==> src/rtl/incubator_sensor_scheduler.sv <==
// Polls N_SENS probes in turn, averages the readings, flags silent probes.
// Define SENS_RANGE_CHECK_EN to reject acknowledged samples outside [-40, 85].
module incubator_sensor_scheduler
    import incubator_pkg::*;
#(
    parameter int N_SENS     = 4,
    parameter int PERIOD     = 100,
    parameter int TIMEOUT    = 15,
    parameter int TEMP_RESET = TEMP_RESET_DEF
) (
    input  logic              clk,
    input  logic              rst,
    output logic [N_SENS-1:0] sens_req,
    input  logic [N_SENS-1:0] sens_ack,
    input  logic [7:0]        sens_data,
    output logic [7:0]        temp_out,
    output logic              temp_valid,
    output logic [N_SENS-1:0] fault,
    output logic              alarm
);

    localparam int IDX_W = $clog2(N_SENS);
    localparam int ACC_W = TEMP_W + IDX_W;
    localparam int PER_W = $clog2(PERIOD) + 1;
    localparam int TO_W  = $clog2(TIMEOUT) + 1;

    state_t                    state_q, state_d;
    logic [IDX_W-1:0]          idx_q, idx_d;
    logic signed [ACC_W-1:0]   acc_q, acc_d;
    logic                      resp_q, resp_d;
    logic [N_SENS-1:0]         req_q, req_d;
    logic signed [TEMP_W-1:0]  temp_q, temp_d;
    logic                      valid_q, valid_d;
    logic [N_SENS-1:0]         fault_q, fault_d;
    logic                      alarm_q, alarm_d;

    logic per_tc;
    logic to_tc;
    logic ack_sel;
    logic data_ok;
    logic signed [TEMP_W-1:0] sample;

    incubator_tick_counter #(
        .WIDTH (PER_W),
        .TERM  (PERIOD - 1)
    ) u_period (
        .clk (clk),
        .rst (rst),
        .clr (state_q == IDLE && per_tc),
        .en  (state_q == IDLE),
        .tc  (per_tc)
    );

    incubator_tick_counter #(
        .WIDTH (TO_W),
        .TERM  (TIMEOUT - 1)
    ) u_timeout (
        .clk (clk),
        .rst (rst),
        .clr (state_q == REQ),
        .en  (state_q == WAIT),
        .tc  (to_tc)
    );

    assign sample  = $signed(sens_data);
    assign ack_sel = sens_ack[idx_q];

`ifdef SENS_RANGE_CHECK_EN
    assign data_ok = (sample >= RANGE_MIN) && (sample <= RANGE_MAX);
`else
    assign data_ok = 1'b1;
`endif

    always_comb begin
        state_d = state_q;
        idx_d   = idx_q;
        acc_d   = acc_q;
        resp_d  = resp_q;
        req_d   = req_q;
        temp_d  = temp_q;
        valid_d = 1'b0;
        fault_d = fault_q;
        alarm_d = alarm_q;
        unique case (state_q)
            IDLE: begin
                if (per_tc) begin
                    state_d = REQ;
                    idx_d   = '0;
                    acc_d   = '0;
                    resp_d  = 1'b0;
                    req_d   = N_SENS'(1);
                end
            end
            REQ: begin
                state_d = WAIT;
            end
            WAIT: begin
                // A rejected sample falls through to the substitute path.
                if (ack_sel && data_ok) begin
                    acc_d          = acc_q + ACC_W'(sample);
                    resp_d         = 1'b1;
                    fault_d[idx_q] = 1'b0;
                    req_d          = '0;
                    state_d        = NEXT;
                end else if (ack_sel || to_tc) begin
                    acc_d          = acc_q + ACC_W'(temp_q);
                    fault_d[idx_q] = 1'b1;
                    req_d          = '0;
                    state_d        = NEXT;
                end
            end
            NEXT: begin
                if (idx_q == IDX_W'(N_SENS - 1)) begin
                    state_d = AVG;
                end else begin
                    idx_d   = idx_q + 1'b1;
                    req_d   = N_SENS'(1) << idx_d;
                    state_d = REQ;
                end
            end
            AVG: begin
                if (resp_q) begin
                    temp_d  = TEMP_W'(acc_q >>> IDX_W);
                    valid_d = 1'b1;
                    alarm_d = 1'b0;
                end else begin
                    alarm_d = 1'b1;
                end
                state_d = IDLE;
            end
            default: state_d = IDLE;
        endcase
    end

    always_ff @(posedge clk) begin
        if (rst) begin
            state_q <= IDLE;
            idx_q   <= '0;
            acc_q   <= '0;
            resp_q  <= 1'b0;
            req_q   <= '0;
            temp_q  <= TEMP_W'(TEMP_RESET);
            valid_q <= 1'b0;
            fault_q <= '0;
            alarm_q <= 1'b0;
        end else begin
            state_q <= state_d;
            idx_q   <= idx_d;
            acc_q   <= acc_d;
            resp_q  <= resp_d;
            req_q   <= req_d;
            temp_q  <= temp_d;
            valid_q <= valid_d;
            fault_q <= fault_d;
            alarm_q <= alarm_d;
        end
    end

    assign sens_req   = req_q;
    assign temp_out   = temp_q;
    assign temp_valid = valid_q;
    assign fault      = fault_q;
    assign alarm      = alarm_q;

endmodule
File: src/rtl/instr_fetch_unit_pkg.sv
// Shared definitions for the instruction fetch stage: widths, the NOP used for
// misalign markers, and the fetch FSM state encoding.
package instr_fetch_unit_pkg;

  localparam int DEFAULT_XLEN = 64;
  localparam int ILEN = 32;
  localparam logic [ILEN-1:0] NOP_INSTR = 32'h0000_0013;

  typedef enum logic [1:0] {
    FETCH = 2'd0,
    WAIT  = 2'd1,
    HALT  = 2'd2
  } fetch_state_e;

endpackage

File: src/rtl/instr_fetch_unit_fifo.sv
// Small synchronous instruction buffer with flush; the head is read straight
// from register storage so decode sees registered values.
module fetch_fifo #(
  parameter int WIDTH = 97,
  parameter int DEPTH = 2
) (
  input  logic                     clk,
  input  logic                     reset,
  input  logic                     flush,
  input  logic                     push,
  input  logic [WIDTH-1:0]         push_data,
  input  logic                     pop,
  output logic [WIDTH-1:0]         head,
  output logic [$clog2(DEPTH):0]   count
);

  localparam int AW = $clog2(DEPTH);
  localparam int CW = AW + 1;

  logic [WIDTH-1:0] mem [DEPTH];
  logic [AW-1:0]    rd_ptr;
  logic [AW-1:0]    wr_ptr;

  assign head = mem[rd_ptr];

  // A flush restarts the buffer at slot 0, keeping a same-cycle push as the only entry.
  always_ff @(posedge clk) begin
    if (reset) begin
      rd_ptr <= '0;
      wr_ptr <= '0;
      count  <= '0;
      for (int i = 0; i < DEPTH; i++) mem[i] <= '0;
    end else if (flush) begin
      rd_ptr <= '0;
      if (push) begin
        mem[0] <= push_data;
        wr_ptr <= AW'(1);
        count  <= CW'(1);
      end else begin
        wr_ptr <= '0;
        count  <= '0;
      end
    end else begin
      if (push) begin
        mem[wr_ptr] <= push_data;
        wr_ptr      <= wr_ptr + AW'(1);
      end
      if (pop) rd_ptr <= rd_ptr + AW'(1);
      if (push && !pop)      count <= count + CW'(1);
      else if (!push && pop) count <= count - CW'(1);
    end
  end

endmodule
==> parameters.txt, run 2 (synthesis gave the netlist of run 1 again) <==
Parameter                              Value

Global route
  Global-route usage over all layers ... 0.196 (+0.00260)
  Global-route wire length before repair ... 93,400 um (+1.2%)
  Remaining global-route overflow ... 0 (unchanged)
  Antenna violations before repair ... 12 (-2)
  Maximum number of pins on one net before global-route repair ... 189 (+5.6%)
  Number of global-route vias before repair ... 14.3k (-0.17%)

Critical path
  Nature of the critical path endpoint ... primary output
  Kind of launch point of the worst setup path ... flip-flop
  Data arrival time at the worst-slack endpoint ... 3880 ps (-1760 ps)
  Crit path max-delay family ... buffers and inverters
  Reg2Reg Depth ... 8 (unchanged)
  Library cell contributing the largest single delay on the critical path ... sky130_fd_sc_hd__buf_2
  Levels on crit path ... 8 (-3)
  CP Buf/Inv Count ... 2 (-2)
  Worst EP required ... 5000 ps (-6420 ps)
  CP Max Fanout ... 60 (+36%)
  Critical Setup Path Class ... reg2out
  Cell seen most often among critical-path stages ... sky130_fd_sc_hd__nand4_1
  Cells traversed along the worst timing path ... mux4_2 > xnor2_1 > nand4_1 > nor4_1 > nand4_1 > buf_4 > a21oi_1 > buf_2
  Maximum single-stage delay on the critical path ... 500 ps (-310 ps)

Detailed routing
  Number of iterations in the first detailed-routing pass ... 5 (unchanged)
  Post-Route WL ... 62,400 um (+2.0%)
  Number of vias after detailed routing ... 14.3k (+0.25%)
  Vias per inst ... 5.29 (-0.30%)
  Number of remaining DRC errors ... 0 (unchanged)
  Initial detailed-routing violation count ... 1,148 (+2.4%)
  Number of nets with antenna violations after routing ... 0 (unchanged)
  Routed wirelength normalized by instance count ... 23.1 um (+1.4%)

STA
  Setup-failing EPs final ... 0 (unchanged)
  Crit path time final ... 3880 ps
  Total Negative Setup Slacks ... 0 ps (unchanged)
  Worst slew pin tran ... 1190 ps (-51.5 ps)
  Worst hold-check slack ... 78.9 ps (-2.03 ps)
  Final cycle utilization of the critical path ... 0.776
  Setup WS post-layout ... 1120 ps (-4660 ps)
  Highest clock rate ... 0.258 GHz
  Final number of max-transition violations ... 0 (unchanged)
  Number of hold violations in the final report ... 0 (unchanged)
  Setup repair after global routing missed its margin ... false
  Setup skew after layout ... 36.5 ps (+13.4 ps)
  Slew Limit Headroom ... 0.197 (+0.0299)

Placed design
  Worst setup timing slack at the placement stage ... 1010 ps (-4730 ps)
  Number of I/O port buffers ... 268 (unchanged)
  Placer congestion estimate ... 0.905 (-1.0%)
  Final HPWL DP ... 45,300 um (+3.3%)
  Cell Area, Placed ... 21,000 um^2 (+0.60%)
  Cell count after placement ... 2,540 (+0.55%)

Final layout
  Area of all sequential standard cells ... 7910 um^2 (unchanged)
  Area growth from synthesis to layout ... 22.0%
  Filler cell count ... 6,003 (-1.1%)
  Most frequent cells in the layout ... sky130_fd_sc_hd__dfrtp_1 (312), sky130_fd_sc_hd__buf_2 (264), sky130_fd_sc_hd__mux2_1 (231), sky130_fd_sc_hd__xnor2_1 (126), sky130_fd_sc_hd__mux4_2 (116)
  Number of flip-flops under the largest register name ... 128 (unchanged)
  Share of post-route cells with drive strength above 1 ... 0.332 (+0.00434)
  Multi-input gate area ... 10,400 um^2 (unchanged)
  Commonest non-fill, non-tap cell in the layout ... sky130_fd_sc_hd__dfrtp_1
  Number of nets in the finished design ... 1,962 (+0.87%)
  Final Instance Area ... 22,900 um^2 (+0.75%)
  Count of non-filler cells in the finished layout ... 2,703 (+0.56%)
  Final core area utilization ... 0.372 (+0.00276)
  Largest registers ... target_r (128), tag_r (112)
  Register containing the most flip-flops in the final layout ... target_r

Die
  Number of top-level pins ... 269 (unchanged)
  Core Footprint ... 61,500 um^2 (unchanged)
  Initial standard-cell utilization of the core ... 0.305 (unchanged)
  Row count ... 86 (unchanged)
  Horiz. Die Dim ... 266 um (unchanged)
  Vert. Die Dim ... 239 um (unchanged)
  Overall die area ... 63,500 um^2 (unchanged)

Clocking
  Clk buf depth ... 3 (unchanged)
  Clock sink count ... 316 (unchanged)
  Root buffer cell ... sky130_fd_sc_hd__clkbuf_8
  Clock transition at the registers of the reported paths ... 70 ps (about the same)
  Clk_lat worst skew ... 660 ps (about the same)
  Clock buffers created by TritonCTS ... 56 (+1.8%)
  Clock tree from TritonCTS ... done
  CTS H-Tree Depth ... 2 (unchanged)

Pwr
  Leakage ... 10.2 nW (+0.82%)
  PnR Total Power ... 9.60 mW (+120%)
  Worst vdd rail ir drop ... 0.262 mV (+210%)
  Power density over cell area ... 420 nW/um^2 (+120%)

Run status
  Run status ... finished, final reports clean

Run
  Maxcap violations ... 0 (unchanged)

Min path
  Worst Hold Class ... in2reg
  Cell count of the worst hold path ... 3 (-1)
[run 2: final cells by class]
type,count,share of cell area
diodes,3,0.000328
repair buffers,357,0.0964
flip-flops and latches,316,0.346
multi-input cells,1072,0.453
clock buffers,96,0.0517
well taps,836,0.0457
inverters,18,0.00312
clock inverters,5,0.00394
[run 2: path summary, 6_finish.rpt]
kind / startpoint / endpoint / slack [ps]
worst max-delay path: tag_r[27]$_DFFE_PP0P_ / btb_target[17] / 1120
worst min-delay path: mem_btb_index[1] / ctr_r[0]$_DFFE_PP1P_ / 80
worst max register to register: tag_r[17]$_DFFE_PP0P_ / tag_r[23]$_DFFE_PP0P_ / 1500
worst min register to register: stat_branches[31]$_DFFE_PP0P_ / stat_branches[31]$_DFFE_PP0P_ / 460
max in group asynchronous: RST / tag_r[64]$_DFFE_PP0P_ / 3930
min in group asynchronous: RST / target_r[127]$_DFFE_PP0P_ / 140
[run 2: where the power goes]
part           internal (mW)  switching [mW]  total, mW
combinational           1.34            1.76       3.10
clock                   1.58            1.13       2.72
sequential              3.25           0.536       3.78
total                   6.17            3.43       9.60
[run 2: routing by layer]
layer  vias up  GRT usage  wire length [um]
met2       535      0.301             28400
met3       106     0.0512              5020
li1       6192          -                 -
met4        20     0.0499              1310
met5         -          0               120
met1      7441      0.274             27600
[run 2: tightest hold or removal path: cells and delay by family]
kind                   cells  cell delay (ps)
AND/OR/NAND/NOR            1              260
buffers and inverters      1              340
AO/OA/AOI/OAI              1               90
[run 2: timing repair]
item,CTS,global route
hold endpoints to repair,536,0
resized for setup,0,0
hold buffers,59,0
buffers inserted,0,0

· · · · ·

> [The task]: In the listing above, find the line containing "Number of top-level" and the line containing "clock inverters,5,0.00394". Output them and every line between, exactly, and nothing else.

> [Written solution]:
  Number of top-level pins ... 269 (unchanged)
  Core Footprint ... 61,500 um^2 (unchanged)
  Initial standard-cell utilization of the core ... 0.305 (unchanged)
  Row count ... 86 (unchanged)
  Horiz. Die Dim ... 266 um (unchanged)
  Vert. Die Dim ... 239 um (unchanged)
  Overall die area ... 63,500 um^2 (unchanged)

Clocking
  Clk buf depth ... 3 (unchanged)
  Clock sink count ... 316 (unchanged)
  Root buffer cell ... sky130_fd_sc_hd__clkbuf_8
  Clock transition at the registers of the reported paths ... 70 ps (about the same)
  Clk_lat worst skew ... 660 ps (about the same)
  Clock buffers created by TritonCTS ... 56 (+1.8%)
  Clock tree from TritonCTS ... done
  CTS H-Tree Depth ... 2 (unchanged)

Pwr
  Leakage ... 10.2 nW (+0.82%)
  PnR Total Power ... 9.60 mW (+120%)
  Worst vdd rail ir drop ... 0.262 mV (+210%)
  Power density over cell area ... 420 nW/um^2 (+120%)

Run status
  Run status ... finished, final reports clean

Run
  Maxcap violations ... 0 (unchanged)

Min path
  Worst Hold Class ... in2reg
  Cell count of the worst hold path ... 3 (-1)
[run 2: final cells by class]
type,count,share of cell area
diodes,3,0.000328
repair buffers,357,0.0964
flip-flops and latches,316,0.346
multi-input cells,1072,0.453
clock buffers,96,0.0517
well taps,836,0.0457
inverters,18,0.00312
clock inverters,5,0.00394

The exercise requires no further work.